PHOTOGRAPHS OF SELECTED DIAGNOSES
Figure 2-1 Molding. Note the superior and posterior displacement of the skull bones. (Courtesy of Joseph Piatt, MD.)
Figure 2-2 Caput succedaneum. Caput succedaneum shows pitting on pressure. (Used with permission from O’Doherty N. Atlas of the Newborn. Philadelphia, PA: JB Lippincott Co.; 1979:136.)
Figure 2-3 Caput succedaneum. Large soft swelling over the vertex, not confined to suture lines. (Courtesy of the late Peter Sol, MD.)
Figure 2-4 Cephalohematoma. Note the swelling over the right parietal area. (Used with permission from Fletcher MA. Physical Diagnosis in Neonatology. Philadelphia, PA: Lippincott–Raven Publishers; 1998:185.)
Figure 2-5 Cephalohematoma. Well-demarcated swelling over the left parietal bone. (Courtesy of the late Peter Sol, MD.)
Figure 2-6 Cephalohematoma. Note the prominence of the left parieto-occipital area in this newborn with a cephalohematoma. (Courtesy of Esther K. Chung, MD, MPH.)
Figure 2-7 Subgaleal hematoma. Discoloration and swelling extends across suture lines onto the neck, even onto the ear, causing protuberance of the pinna. (Used with permission from Fletcher MA. Physical Diagnosis in Neonatology. Philadelphia, PA: Lippincott–Raven Publishers; 1998:185.)
Figure 2-8 Ecchymosis after subgaleal hemorrhage. The bilateral location of this blood collection away from the site of forceps application suggests a wide area of involvement typical of a moderately large subgaleal hematoma. (Used with permission from Fletcher MA. Physical Diagnosis in Neonatology. Philadelphia, PA: Lippincott–Raven Publishers; 1998:128.)
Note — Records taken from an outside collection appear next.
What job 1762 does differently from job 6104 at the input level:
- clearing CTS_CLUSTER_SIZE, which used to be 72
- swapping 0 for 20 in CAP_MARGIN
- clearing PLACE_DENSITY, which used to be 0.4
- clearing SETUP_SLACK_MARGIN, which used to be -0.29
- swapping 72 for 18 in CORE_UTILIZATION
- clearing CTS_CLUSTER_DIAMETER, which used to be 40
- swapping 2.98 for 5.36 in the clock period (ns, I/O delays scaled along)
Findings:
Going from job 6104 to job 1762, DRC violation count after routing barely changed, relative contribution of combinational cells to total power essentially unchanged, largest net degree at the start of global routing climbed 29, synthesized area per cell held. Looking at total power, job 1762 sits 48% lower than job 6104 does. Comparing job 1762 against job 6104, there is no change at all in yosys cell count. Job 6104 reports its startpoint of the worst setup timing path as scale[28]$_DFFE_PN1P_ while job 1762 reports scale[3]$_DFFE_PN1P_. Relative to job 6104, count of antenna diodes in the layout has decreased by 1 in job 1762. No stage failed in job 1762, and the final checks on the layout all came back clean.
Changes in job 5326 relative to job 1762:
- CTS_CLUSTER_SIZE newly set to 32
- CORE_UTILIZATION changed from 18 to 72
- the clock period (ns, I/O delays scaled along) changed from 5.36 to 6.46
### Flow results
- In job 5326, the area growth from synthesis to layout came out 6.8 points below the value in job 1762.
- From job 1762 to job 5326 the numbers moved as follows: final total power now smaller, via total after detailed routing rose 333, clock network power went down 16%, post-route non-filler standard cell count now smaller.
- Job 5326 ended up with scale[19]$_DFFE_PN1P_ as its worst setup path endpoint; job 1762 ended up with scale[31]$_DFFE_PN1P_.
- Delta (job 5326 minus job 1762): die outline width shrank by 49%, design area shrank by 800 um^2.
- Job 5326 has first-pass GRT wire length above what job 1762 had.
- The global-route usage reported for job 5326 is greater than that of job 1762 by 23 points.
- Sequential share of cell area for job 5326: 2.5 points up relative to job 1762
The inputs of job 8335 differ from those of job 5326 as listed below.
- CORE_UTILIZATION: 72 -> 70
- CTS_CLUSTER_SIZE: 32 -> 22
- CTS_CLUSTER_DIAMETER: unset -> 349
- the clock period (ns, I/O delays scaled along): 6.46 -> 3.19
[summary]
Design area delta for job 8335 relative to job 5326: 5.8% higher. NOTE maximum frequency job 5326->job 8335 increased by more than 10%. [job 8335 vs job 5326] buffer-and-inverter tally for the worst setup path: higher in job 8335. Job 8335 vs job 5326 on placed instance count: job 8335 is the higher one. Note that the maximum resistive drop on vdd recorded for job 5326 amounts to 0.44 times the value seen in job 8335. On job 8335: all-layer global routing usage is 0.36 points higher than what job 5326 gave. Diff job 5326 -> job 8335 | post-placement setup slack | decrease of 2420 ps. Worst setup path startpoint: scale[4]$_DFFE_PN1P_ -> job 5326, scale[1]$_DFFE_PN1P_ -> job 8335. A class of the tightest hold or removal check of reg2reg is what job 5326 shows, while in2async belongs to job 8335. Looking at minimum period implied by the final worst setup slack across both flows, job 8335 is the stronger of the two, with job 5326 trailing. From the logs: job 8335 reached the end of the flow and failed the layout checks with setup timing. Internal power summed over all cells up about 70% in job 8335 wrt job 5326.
## CS
module CS(clk, reset, X, Y);
	input clk, reset; 
	input [7:0] X;
	output [9:0] Y;
	reg [9:0] X1,X2, X3, X4, X5, X6, X7, X8, X9;
	wire[9:0] avg_w;
	reg [9:0] avg;
	reg [9:0] appr;
	wire[9:0] Y_keep_w;
	reg [9:0] Y;
	reg [12:0] avg_dividend;
	reg [12:0] Y_dividend;
	reg [12:0] total_num;
	reg [9:0] least;
	wire [12:0] avg_dis = 13'd9;
	wire [12:0] Y_dis = 13'd8;
	always @(negedge clk) begin
		if(reset) begin
			X1 <= 0; X2 <= 0; X3 <= 0; X4 <= 0; X5 <= 0; X6 <= 0; X7 <= 0; X8 <= 0; X9 <= 0;
			avg_dividend <= 0;
			total_num <= 0;
		end  
		else begin 
			if (total_num < 9)
				total_num <= total_num + 1;
			X1 <= X2;
			X2 <= X3;
			X3 <= X4;
			X4 <= X5;
			X5 <= X6;
			X6 <= X7;
			X7 <= X8;
			X8 <= X9;
			X9 <= X;
			avg_dividend <= X2+X3+X4+X5+X6+X7+X8+X9+X; 	
		end  
	end  
	calc c1(avg_dividend, avg_dis, avg_w);
	always @(*) begin
		avg = avg_w;
		appr = X1;
		least = 1000;
		if( (avg >= X1) && (avg - X1) < least) begin
			appr = X1;
			least = avg - X1;
		end
		if(avg >= X2 && (avg - X2) < least) begin
			appr = X2;
			least = avg - X2;
		end
		if(avg >= X3 && (avg - X3) < least) begin
			appr = X3;
			least = avg - X3;
		end
		if(avg >= X4 && (avg - X4) < least) begin
			appr = X4;
			least = avg - X4;
		end
		if(avg >= X5 && (avg - X5) < least) begin
			appr = X5;
			least = avg - X5;
		end
		if(avg >= X6 && (avg - X6) < least) begin
			appr = X6;
			least = avg - X6;
		end
		if(avg >= X7 && (avg - X7) < least) begin
			appr = X7;
			least = avg - X7;
		end
		if(avg >= X8 && (avg - X8) < least) begin
			appr = X8;
			least = avg - X8;
		end
		if(avg >= X9 && (avg - X9) < least) begin
			appr = X9;
			least = avg - X9;
		end
		Y_dividend = avg_dividend + avg_dis*appr;
	end  
	calc c2(Y_dividend, Y_dis, Y_keep_w);	
	always @(posedge clk) begin
		if (total_num >= 9)
			Y <= Y_keep_w;
	end 
endmodule
clock: 11.8 ns
lec_check: 0
cap_margin: 0
core_margin: 2
core_utilization: 72
cts_cluster_diameter: 363
cts_cluster_size: 57
place_density_lb_addon: 0.0
setup_slack_margin: 3.47
slew_margin: 20
run.sh (not shown) runs the stock make flow with config.mk's settings and CLKGATE_MAP_FILE=.
The first run never finished: it broke off in detailed placement (3_5_place_dp).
Other Diagnoses to Consider
• Skull fractures
• Porencephalic or leptomeningeal cyst
When to Consider Further Evaluation or Treatment
• A cephalohematoma with an accompanying skull fracture should be referred to neurosurgery, and neuroimaging should be considered, particularly if the fracture is depressed.
• Cephalohematomas, subgaleal hematomas, and caput succedanea may be complicated by anemia or jaundice severe enough to require phototherapy or blood transfusions.
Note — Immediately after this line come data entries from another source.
## top
module top(
	clk,
	n_rst,
	bt,
	btstar,
	led
);
parameter T_1S = 20'd1_000_000;  
parameter T_20MS = 15'd20_000;  
input clk;
input n_rst;
input [9:0] bt;
input btstar;
output led;
wire [9:0] bt_w;
wire btstar_w;
wire led_w;
bd_if #(
	.T_1S(T_1S),
	.T_20MS(T_20MS)
) u_bd_if(
    .clk(clk),
    .n_rst(n_rst),
    .bt_i(bt),
    .btstar_i(btstar),
    .led_i(led_w),
    .bt_o(bt_w),
    .btstar_o(btstar_w),
    .led_o(led)
);
doorlock_hdl u_doorlock(
    .clk(clk),
    .n_rst(n_rst),
    .bt(bt_w),
    .btstar(btstar_w),
    .led(led_w)
);
endmodule
Size: about 1000 cells after synthesis, roughly 10000 um^2 of cells after synthesis.
Settings: LEC_CHECK=0, CAP_MARGIN=15, CELL_PAD_IN_SITES_GLOBAL_PLACEMENT=1, CORE_MARGIN=2, CORE_UTILIZATION=65, GPL_TIMING_DRIVEN=1, HOLD_SLACK_MARGIN=0.23, MIN_ROUTING_LAYER=met1, PLACE_DENSITY_LB_ADDON=0.26, SETUP_SLACK_MARGIN=-0.07, SLEW_MARGIN=0; clock period 1.91 ns.
run.sh (not shown) runs the stock make flow with config.mk's settings and CLKGATE_MAP_FILE=.
The starting point finished but failed the layout checks on setup timing.
Next try:
Settings changed: ABC_AREA set to 1, CAP_MARGIN 15 to 40, CELL_PAD_IN_SITES_GLOBAL_PLACEMENT 1 to not set, CORE_UTILIZATION 65 to 72, CTS_CLUSTER_DIAMETER set to 90, CTS_CLUSTER_SIZE set to 13, GPL_TIMING_DRIVEN 1 to not set, HOLD_SLACK_MARGIN 0.23 to not set, MIN_ROUTING_LAYER met1 to not set, PLACE_DENSITY_LB_ADDON 0.26 to 0.2, SETUP_SLACK_MARGIN -0.07 to 0.33, SLEW_MARGIN 0 to 20.
Effect: With this change the flow completed with no timing, DRC or antenna violations. Routed wire length increases by 8.3%. Die size rose by 3.9%. Final cell count climbs by 30%. Utilization came out lower by 2.0 points. Combinational power falls by 47%. Worst setup slack improves by 860 ps. Clock power went down by 22%. First-iteration DRC count came out higher by 77%. Global-route usage grows by 2.3 points. Non-clock buffer count shrinks by 109. Area after synthesis climbs by 15%.
Next try:
Settings changed: ABC_AREA 1 to not set, CAP_MARGIN 40 to 20, CTS_CLUSTER_DIAMETER 90 to 51, CTS_CLUSTER_SIZE 13 to not set, PLACE_DENSITY set to 0.67, PLACE_DENSITY_LB_ADDON 0.2 to not set, SETUP_SLACK_MARGIN 0.33 to 2.04.
Clock period 1.91 ns to 7.47 ns, I/O delays scaled along.
Effect: The changed run went through all stages and came out clean; critical path depth does not change; wire length came out lower by 26%; sequential cell count stays the same.

---

The RTL this note starts from:
==> flow/design.v <==
module debounc_1 (
	clk,
	n_rst,
	din,
	dout
);
parameter T_20MS = 15'd20_000;  
input clk;
input n_rst;
input din;
output dout;
reg [14:0] cnt;
wire cnt_restart;
reg din_d1;
always @(posedge clk or negedge n_rst)
	if(!n_rst) begin
		din_d1 <= 1'b0;
	end
	else begin
		din_d1 <= din;
	end
assign cnt_restart = (din != din_d1)? 1'b1 : 1'b0;
always @(posedge clk or negedge n_rst)
	if(!n_rst) begin
		cnt <= 15'h0000;
	end
	else begin
		cnt <= (cnt_restart == 1'b1)? T_20MS :
			   (cnt > 15'h0000)? cnt - 15'h0001 : cnt;
	end
reg dout_rdy;
always @(posedge clk or negedge n_rst)
	if(!n_rst) begin
		dout_rdy <= 1'b0;
	end
	else begin
		dout_rdy <= ((cnt == 15'h0000) && (cnt_restart == 1'b0))? din : dout_rdy;
	end	
assign dout = dout_rdy;
endmodule
module debounc_2 (
	clk,
	n_rst,
	din,
	dout
);
parameter T_20MS = 15'd20_000;  
input clk;
input n_rst;
input din;
output dout;
reg [14:0] cnt;
wire cnt_restart;
reg din_d1;
always @(posedge clk or negedge n_rst)
	if(!n_rst) begin
		din_d1 <= 1'b0;
	end
	else begin
		din_d1 <= din;
	end
assign cnt_restart = (din != din_d1)? 1'b1 : 1'b0;
always @(posedge clk or negedge n_rst)
	if(!n_rst) begin
		cnt <= 15'h0000;
	end
	else begin
		 cnt <= ((cnt_restart == 1'b1) && (cnt == 15'h0000))? T_20MS :
            (cnt > 15'h0000)? cnt - 15'h0001 : cnt;
	end
reg dout_rdy;
always @(posedge clk or negedge n_rst)
   if(!n_rst) begin
      dout_rdy <= 1'b0;
   end
   else begin
      dout_rdy <= (cnt == T_20MS)? din_d1 : dout_rdy;
   end   assign dout = dout_rdy;
endmodule
module debounc_3 (
	clk,
	n_rst,
	din,
	dout
);
parameter T_20MS = 15'd20_000;  
input clk;
input n_rst;
input din;
output dout;
reg [14:0] cnt;
wire cnt_restart;
reg din_d1;
always @(posedge clk or negedge n_rst)
	if(!n_rst) begin
		din_d1 <= 1'b0;
	end
	else begin
		din_d1 <= din;
	end
assign cnt_restart = (din != din_d1)? 1'b1 : 1'b0;
always @(posedge clk or negedge n_rst)
	if(!n_rst) begin
		cnt <= 15'h0000;
	end
	else begin
		 cnt <= ((cnt_restart == 1'b1) && (cnt == 15'h0000))? T_20MS :
            (cnt > 15'h0000)? cnt - 15'h0001 : cnt;
	end
reg dout_rdy;
always @(posedge clk or negedge n_rst)
	if(!n_rst) begin
		dout_rdy <= 1'b0;
	end
	else begin
		dout_rdy <= ((cnt == 15'h0000) && (cnt_restart == 1'b0))? din : dout_rdy;
	end	
assign dout = dout_rdy;
endmodule
module edge_det_p(
    clk,
    n_rst,
    b0,
    b0_on
);
input clk;
input n_rst;
input b0;
output b0_on;
reg b0_d1;
reg b0_d2;
wire b0_on;
always @(posedge clk or negedge n_rst)  
if(!n_rst) begin
    b0_d1 <= 1'b0;
    b0_d2 <= 1'b0;
end
else begin
    b0_d1 <= b0;
    b0_d2 <= b0_d1;
end
assign b0_on = (b0_d1 && !b0_d2) ? 1'b1 : 1'b0;  
endmodule
module led(
  clk,
  n_rst,
  din,
  dout
  );
input clk;
input n_rst;
input din;
output reg dout;
parameter T_1S = 20'd1_000_000; 
reg [19:0] counter; 
reg din_prev; 
always @(posedge clk or negedge n_rst) begin
  if (!n_rst) begin
    counter <= 0;
    dout <= 0;
    din_prev <= 0;
  end 
  else begin
    if (din != din_prev) begin
      counter <= 0;  
      dout <= 1;  
    end 
    else if (counter >= T_1S) begin
      dout <= 0;
      counter <= counter;  
    end 
    else begin
      counter <= counter + 1;  
    end
    din_prev <= din;  
  end
end
endmodule
module doorlock_hdl(
  clk,
  n_rst,
  bt,
  btstar,
  led
);
input clk;
input n_rst;
input [9:0] bt;
input btstar;
output led;
parameter S_IDLE = 3'h0;
parameter S_FIRST = 3'h1;
parameter S_SEC = 3'h2;
parameter S_LAST = 3'h3;
parameter S_OPEN = 3'h4;
parameter S_FAKE = 3'h5;
wire bt_any;
reg [2:0] c_state, n_state;
always @(posedge clk or negedge n_rst)
  if(!n_rst) begin
    c_state <= S_IDLE;
  end
  else begin
    c_state <= n_state;
  end
assign bt_any = (bt == 10'h000)? 1'b0 : 1'b1;
always @(c_state or bt or btstar or bt_any)
  case (c_state)
    S_IDLE : begin
      n_state = (bt[1] == 1'b1)? S_FIRST : c_state;
    end
    S_FIRST : begin
      n_state = (bt[2] == 1'b1)? S_SEC : ((btstar == 1'b1) || (bt_any == 1'b1))? S_IDLE : c_state;
    end
    S_SEC : begin
      n_state = (bt[7] == 1'b1)? S_LAST : (btstar == 1'b1) ? S_IDLE : (bt_any == 1'b1) ? S_FAKE : c_state;
    end
    S_LAST : begin
      n_state = (btstar == 1'b1)? S_OPEN : (bt[7] == 1'b1) ? c_state : (bt_any == 1'b1)? S_FAKE : c_state;
    end
    S_OPEN : begin
      n_state = S_IDLE;
    end
    S_FAKE : begin
      n_state = (bt[7] == 1'b1) ? S_LAST : (btstar == 1'b1) ? S_IDLE : c_state;
    end
    default : begin
      n_state = S_IDLE;
    end
  endcase
assign led = (c_state == S_OPEN)? 1'b1 : 1'b0;
endmodule
module bd_if(
  clk,
  n_rst,
  bt_i,
  btstar_i,
  led_i,
  bt_o,
  btstar_o,
  led_o
  );
parameter T_1S = 20'd1_000_000;
parameter T_20MS = 15'd20_000;
input clk;
input n_rst;
input [9:0] bt_i;
input btstar_i;
input led_i;
output [9:0] bt_o;
output btstar_o;
output led_o;
wire [9:0] dwire;
debounc_1 #(.T_20MS(T_20MS)) u_debounc0(
  .clk(clk),
  .n_rst(n_rst),
  .din(bt_i[0]),
  .dout(dwire[0])
);
edge_det_p u_edgedet_p0 (
  .clk(clk),
  .n_rst(n_rst),
  .b0(dwire[0]),
  .b0_on(bt_o[0])
  );
debounc_1 #(.T_20MS(T_20MS)) u_debounc1(
  .clk(clk),
  .n_rst(n_rst),
  .din(bt_i[1]),
  .dout(dwire[1])
);
edge_det_p u_edgedet_p1 (
  .clk(clk),
  .n_rst(n_rst),
  .b0(dwire[1]),
  .b0_on(bt_o[1])
  );
debounc_2 #(.T_20MS(T_20MS)) u_debounc2(
  .clk(clk),
  .n_rst(n_rst),
  .din(bt_i[2]),
  .dout(dwire[2])
);
edge_det_p u_edgedet_p2 (
  .clk(clk),
  .n_rst(n_rst),
  .b0(dwire[2]),
  .b0_on(bt_o[2])
  );
debounc_2 #(.T_20MS(T_20MS)) u_debounc3(
  .clk(clk),
  .n_rst(n_rst),
  .din(bt_i[3]),
  .dout(dwire[3])
);
edge_det_p u_edgedet_p3 (
  .clk(clk),
  .n_rst(n_rst),
  .b0(dwire[3]),
  .b0_on(bt_o[3])
  );
debounc_2 #(.T_20MS(T_20MS)) u_debounc4(
  .clk(clk),
  .n_rst(n_rst),
  .din(bt_i[4]),
  .dout(dwire[4])
);
edge_det_p u_edgedet_p4 (
  .clk(clk),
  .n_rst(n_rst),
  .b0(dwire[4]),
  .b0_on(bt_o[4])
  );
debounc_2 #(.T_20MS(T_20MS)) u_debounc5(
  .clk(clk),
  .n_rst(n_rst),
  .din(bt_i[5]),
  .dout(dwire[5])
);
edge_det_p u_edgedet_p5 (
  .clk(clk),
  .n_rst(n_rst),
  .b0(dwire[5]),
  .b0_on(bt_o[5])
  );
debounc_3 #(.T_20MS(T_20MS)) u_debounc6(
  .clk(clk),
  .n_rst(n_rst),
  .din(bt_i[6]),
  .dout(dwire[6])
);
edge_det_p u_edgedet_p6 (
  .clk(clk),
  .n_rst(n_rst),
  .b0(dwire[6]),
  .b0_on(bt_o[6])
  );
debounc_3 #(.T_20MS(T_20MS)) u_debounc7(
  .clk(clk),
  .n_rst(n_rst),
  .din(bt_i[7]),
  .dout(dwire[7])
);
edge_det_p u_edgedet_p7(
  .clk(clk),
  .n_rst(n_rst),
  .b0(dwire[7]),
  .b0_on(bt_o[7])
  );
debounc_3 #(.T_20MS(T_20MS)) u_debounc8(
  .clk(clk),
  .n_rst(n_rst),
  .din(bt_i[8]),
  .dout(dwire[8])
);
edge_det_p u_edgedet_p8 (
  .clk(clk),
  .n_rst(n_rst),
  .b0(dwire[8]),
  .b0_on(bt_o[8])
  );
debounc_3 #(.T_20MS(T_20MS)) u_debounc9(
  .clk(clk),
  .n_rst(n_rst),
  .din(bt_i[9]),
  .dout(dwire[9])
);
edge_det_p u_edgedet_p9 (
  .clk(clk),
  .n_rst(n_rst),
  .b0(dwire[9]),
  .b0_on(bt_o[9])
  );
edge_det_p u_edgedet_pstar (
  .clk(clk),
  .n_rst(n_rst),
  .b0(~btstar_i),
  .b0_on(btstar_o)
  );
led #(.T_1S(T_1S)) u_led(
  .clk(clk),
  .n_rst(n_rst),
  .din(led_i),
  .dout(led_o)
);
endmodule
module top(
	clk,
	n_rst,
	bt,
	btstar,
	led
);
parameter T_1S = 20'd1_000_000;  
parameter T_20MS = 15'd20_000;  
input clk;
input n_rst;
input [9:0] bt;
input btstar;
output led;
wire [9:0] bt_w;
wire btstar_w;
wire led_w;
bd_if #(
	.T_1S(T_1S),
	.T_20MS(T_20MS)
) u_bd_if(
    .clk(clk),
    .n_rst(n_rst),
    .bt_i(bt),
    .btstar_i(btstar),
    .led_i(led_w),
    .bt_o(bt_w),
    .btstar_o(btstar_w),
    .led_o(led)
);
doorlock_hdl u_doorlock(
    .clk(clk),
    .n_rst(n_rst),
    .bt(bt_w),
    .btstar(btstar_w),
    .led(led_w)
);
endmodule
export LEC_CHECK = 0
export ABC_AREA = 1
export CAP_MARGIN = 15
export CELL_PAD_IN_SITES_GLOBAL_PLACEMENT = 0
export CORE_MARGIN = 2
export CORE_UTILIZATION = 72
export CTS_CLUSTER_DIAMETER = 353
export CTS_CLUSTER_SIZE = 13
export GPL_TIMING_DRIVEN = 1
export HOLD_SLACK_MARGIN = 0.23
export MIN_ROUTING_LAYER = met1
export PLACE_DENSITY = 0.4
export SETUP_SLACK_MARGIN = 0.45
export SLEW_MARGIN = 20
create_clock -name core_clock -period 1.91 [get_ports {clk}]
The starting point passed the timing, DRC and antenna checks.
Then changed:
Settings changed: ABC_AREA 1 to unset, CAP_MARGIN 15 to 20, CELL_PAD_IN_SITES_GLOBAL_PLACEMENT 0 to unset, CTS_CLUSTER_DIAMETER 353 to 362, CTS_CLUSTER_SIZE 13 to unset, GPL_TIMING_DRIVEN 1 to unset, HOLD_SLACK_MARGIN 0.23 to unset, MIN_ROUTING_LAYER met1 to unset, PLACE_DENSITY 0.4 to 0.67, SETUP_SLACK_MARGIN 0.45 to -0.38.
Clock period 1.91 ns to 5.06 ns, I/O delays scaled along.
Effect:
- utilization came out lower by 7.0 points
- synthesized cell count shrinks by 35%
- cell count went down by 35%
- die area drops by 13%
- setup slack is better by 1.8 ns
- routed wire length fell by 36%
- sequential share of layout area rises by 10 points
Then changed:
Settings changed: ABC_AREA set to 0, CTS_CLUSTER_DIAMETER 362 to 357, CTS_CLUSTER_SIZE set to 22, PLACE_DENSITY 0.67 to unset, PLACE_DENSITY_LB_ADDON set to 0.09, SETUP_SLACK_MARGIN -0.38 to 0.48.
Clock period 5.06 ns to 1.92 ns, I/O delays scaled along.
Effect:
- Now the flow ended with an error in clock tree synthesis, error DPL-0038
- synthesized area is unchanged
- die area does not change
- synthesized cell count stays the same
Then changed:
Settings changed: ABC_AREA 0 to unset, CORE_UTILIZATION 72 to 40, CTS_CLUSTER_DIAMETER 357 to unset, CTS_CLUSTER_SIZE 22 to unset, PLACE_DENSITY_LB_ADDON 0.09 to unset, SETUP_SLACK_MARGIN 0.48 to unset.
Clock period 1.92 ns to 3.44 ns, I/O delays scaled along.
With this change the flow completed without violations.
Die area goes up by 77%.
Area after synthesis stays the same.
Synthesized cell count does not change.

---

Setup of P:
// top: RTL as listed in full above, without the edits since
Settings: LEC_CHECK=0, CAP_MARGIN=5, CORE_MARGIN=6, CORE_UTILIZATION=29, CTS_CLUSTER_SIZE=24, GPL_TIMING_DRIVEN=0, HOLD_SLACK_MARGIN=-0.01, MAX_ROUTING_LAYER=met5, MIN_ROUTING_LAYER=met1, SETUP_SLACK_MARGIN=0.24, SLEW_MARGIN=15; clock period 3.06 ns.
diff inputs: P => Q
- MAX_ROUTING_LAYER: met5 -> unset
- MIN_ROUTING_LAYER: met1 -> unset
- SETUP_SLACK_MARGIN: 0.24 -> unset
- CTS_CLUSTER_SIZE: 24 -> unset
- CORE_UTILIZATION: 29 -> 54
- GPL_TIMING_DRIVEN: 0 -> unset
- SLEW_MARGIN: 15 -> 20
- CORE_MARGIN: 6 -> 2
- HOLD_SLACK_MARGIN: -0.01 -> unset
- CAP_MARGIN: 5 -> 20
- the clock period (ns, I/O delays scaled along): 3.06 -> 3.44
==> results <==
- Compared with P, in Q data arrival time at the worst-slack endpoint moved down; total length of routed met3 wires moved down; total power draw moved down; first-pass GRT wire length moved down.
- [diff] setup clock skew after layout, Q relative to P: regression
- Summary of Q over P: power consumed by the clock network lost 24%; total number of vias lost 92.
- Compared with P, in Q setup slack of the critical path after layout went up by 0.35 ns; clock period minus worst slack went up by 0.029 ns.
- Q against P: final cell count went down by 222; final cell area excluding filler cells shrank by 3.5%.
Power figures rest on the tool's default switching activity, not on a simulated workload.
• Subgaleal hematomas require observation in a neonatal ICU for progressive enlargement and associated anemia, hypovolemia, shock, or jaundice.
• If a cranial meningocele is a consideration, an x-ray must be done to confirm if there is a skull defect, and additional neuroimaging should be pursued to evaluate for associated complications.
• If a cranial encephalocele is a consideration, prompt neurosurgical consultation should be arranged for possible decompression.